*SOURCE MATERIAL*
= = =

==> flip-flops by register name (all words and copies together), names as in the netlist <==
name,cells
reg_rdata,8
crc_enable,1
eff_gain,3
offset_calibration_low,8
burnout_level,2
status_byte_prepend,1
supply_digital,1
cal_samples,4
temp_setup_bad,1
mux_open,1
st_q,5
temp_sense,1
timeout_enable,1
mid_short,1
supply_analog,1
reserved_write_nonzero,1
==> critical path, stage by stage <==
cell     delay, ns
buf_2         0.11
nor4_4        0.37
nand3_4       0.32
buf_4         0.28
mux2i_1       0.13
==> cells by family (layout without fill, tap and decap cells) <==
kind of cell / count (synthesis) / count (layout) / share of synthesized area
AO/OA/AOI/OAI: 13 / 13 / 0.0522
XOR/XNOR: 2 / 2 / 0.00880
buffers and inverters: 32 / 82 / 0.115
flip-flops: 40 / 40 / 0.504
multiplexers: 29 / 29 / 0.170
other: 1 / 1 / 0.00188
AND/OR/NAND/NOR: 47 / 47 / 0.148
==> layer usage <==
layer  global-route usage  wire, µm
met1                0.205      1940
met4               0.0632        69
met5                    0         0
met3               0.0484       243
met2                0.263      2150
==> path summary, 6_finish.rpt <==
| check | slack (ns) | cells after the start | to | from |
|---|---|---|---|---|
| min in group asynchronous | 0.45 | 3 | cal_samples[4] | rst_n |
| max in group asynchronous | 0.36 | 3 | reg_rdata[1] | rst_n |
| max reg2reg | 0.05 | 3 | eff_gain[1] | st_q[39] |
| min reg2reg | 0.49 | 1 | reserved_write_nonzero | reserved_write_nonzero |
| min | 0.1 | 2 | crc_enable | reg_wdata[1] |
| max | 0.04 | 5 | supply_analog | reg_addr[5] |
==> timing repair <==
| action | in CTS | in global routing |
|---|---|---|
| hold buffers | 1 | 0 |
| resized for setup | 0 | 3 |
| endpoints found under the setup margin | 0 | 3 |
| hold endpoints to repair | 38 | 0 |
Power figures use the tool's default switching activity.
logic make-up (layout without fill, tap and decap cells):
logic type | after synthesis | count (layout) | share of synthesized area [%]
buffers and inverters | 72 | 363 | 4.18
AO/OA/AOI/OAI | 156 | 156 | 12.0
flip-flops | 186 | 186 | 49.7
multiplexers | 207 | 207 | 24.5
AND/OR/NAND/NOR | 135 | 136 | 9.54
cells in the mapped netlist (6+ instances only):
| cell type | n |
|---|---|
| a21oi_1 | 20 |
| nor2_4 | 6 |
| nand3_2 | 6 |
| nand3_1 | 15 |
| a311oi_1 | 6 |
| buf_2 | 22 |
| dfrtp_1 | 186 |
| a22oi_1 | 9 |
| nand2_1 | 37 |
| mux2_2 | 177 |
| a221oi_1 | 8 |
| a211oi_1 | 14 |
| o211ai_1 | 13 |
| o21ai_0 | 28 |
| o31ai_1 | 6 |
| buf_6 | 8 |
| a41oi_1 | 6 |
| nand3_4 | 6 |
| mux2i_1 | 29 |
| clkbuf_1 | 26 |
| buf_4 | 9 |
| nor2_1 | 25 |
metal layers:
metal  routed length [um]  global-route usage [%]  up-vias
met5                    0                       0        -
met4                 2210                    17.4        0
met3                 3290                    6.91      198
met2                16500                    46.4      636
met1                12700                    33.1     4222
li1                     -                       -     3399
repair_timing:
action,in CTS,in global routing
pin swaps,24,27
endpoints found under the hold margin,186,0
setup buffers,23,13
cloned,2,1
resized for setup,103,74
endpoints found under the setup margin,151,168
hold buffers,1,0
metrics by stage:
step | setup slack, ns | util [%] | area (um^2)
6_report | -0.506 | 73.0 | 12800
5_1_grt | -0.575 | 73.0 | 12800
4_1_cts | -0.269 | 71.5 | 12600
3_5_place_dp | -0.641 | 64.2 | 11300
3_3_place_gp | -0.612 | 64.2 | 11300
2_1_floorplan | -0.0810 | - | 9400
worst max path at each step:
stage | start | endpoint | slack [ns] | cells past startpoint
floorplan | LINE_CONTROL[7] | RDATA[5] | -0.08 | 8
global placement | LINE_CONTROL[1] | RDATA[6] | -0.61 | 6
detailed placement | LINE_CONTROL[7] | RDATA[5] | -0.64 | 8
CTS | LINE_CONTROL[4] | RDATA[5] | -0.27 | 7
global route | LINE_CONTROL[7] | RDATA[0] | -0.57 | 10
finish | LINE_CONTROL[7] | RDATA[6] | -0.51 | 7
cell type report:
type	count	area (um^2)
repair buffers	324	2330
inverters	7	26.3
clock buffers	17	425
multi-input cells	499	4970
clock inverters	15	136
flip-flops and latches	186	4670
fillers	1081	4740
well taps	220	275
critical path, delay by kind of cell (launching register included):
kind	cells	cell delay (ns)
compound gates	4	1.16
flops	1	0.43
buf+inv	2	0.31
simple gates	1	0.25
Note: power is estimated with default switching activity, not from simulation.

= = =

Each entry above needs to be duplicated verbatim.

*TASK OUTPUT*
==> flip-flops by register name (all words and copies together), names as in the netlist <==
name,cells
reg_rdata,8
crc_enable,1
eff_gain,3
offset_calibration_low,8
burnout_level,2
status_byte_prepend,1
supply_digital,1
cal_samples,4
temp_setup_bad,1
mux_open,1
st_q,5
temp_sense,1
timeout_enable,1
mid_short,1
supply_analog,1
reserved_write_nonzero,1
==> critical path, stage by stage <==
cell     delay, ns
buf_2         0.11
nor4_4        0.37
nand3_4       0.32
buf_4         0.28
mux2i_1       0.13
==> cells by family (layout without fill, tap and decap cells) <==
kind of cell / count (synthesis) / count (layout) / share of synthesized area
AO/OA/AOI/OAI: 13 / 13 / 0.0522
XOR/XNOR: 2 / 2 / 0.00880
buffers and inverters: 32 / 82 / 0.115
flip-flops: 40 / 40 / 0.504
multiplexers: 29 / 29 / 0.170
other: 1 / 1 / 0.00188
AND/OR/NAND/NOR: 47 / 47 / 0.148
==> layer usage <==
layer  global-route usage  wire, µm
met1                0.205      1940
met4               0.0632        69
met5                    0         0
met3               0.0484       243
met2                0.263      2150
==> path summary, 6_finish.rpt <==
| check | slack (ns) | cells after the start | to | from |
|---|---|---|---|---|
| min in group asynchronous | 0.45 | 3 | cal_samples[4] | rst_n |
| max in group asynchronous | 0.36 | 3 | reg_rdata[1] | rst_n |
| max reg2reg | 0.05 | 3 | eff_gain[1] | st_q[39] |
| min reg2reg | 0.49 | 1 | reserved_write_nonzero | reserved_write_nonzero |
| min | 0.1 | 2 | crc_enable | reg_wdata[1] |
| max | 0.04 | 5 | supply_analog | reg_addr[5] |
==> timing repair <==
| action | in CTS | in global routing |
|---|---|---|
| hold buffers | 1 | 0 |
| resized for setup | 0 | 3 |
| endpoints found under the setup margin | 0 | 3 |
| hold endpoints to repair | 38 | 0 |
Power figures use the tool's default switching activity.
logic make-up (layout without fill, tap and decap cells):
logic type | after synthesis | count (layout) | share of synthesized area [%]
buffers and inverters | 72 | 363 | 4.18
AO/OA/AOI/OAI | 156 | 156 | 12.0
flip-flops | 186 | 186 | 49.7
multiplexers | 207 | 207 | 24.5
AND/OR/NAND/NOR | 135 | 136 | 9.54
cells in the mapped netlist (6+ instances only):
| cell type | n |
|---|---|
| a21oi_1 | 20 |
| nor2_4 | 6 |
| nand3_2 | 6 |
| nand3_1 | 15 |
| a311oi_1 | 6 |
| buf_2 | 22 |
| dfrtp_1 | 186 |
| a22oi_1 | 9 |
| nand2_1 | 37 |
| mux2_2 | 177 |
| a221oi_1 | 8 |
| a211oi_1 | 14 |
| o211ai_1 | 13 |
| o21ai_0 | 28 |
| o31ai_1 | 6 |
| buf_6 | 8 |
| a41oi_1 | 6 |
| nand3_4 | 6 |
| mux2i_1 | 29 |
| clkbuf_1 | 26 |
| buf_4 | 9 |
| nor2_1 | 25 |
metal layers:
metal  routed length [um]  global-route usage [%]  up-vias
met5                    0                       0        -
met4                 2210                    17.4        0
met3                 3290                    6.91      198
met2                16500                    46.4      636
met1                12700                    33.1     4222
li1                     -                       -     3399
repair_timing:
action,in CTS,in global routing
pin swaps,24,27
endpoints found under the hold margin,186,0
setup buffers,23,13
cloned,2,1
resized for setup,103,74
endpoints found under the setup margin,151,168
hold buffers,1,0
metrics by stage:
step | setup slack, ns | util [%] | area (um^2)
6_report | -0.506 | 73.0 | 12800
5_1_grt | -0.575 | 73.0 | 12800
4_1_cts | -0.269 | 71.5 | 12600
3_5_place_dp | -0.641 | 64.2 | 11300
3_3_place_gp | -0.612 | 64.2 | 11300
2_1_floorplan | -0.0810 | - | 9400
worst max path at each step:
stage | start | endpoint | slack [ns] | cells past startpoint
floorplan | LINE_CONTROL[7] | RDATA[5] | -0.08 | 8
global placement | LINE_CONTROL[1] | RDATA[6] | -0.61 | 6
detailed placement | LINE_CONTROL[7] | RDATA[5] | -0.64 | 8
CTS | LINE_CONTROL[4] | RDATA[5] | -0.27 | 7
global route | LINE_CONTROL[7] | RDATA[0] | -0.57 | 10
finish | LINE_CONTROL[7] | RDATA[6] | -0.51 | 7
cell type report:
type	count	area (um^2)
repair buffers	324	2330
inverters	7	26.3
clock buffers	17	425
multi-input cells	499	4970
clock inverters	15	136
flip-flops and latches	186	4670
fillers	1081	4740
well taps	220	275
critical path, delay by kind of cell (launching register included):
kind	cells	cell delay (ns)
compound gates	4	1.16
flops	1	0.43
buf+inv	2	0.31
simple gates	1	0.25
Note: power is estimated with default switching activity, not from simulation.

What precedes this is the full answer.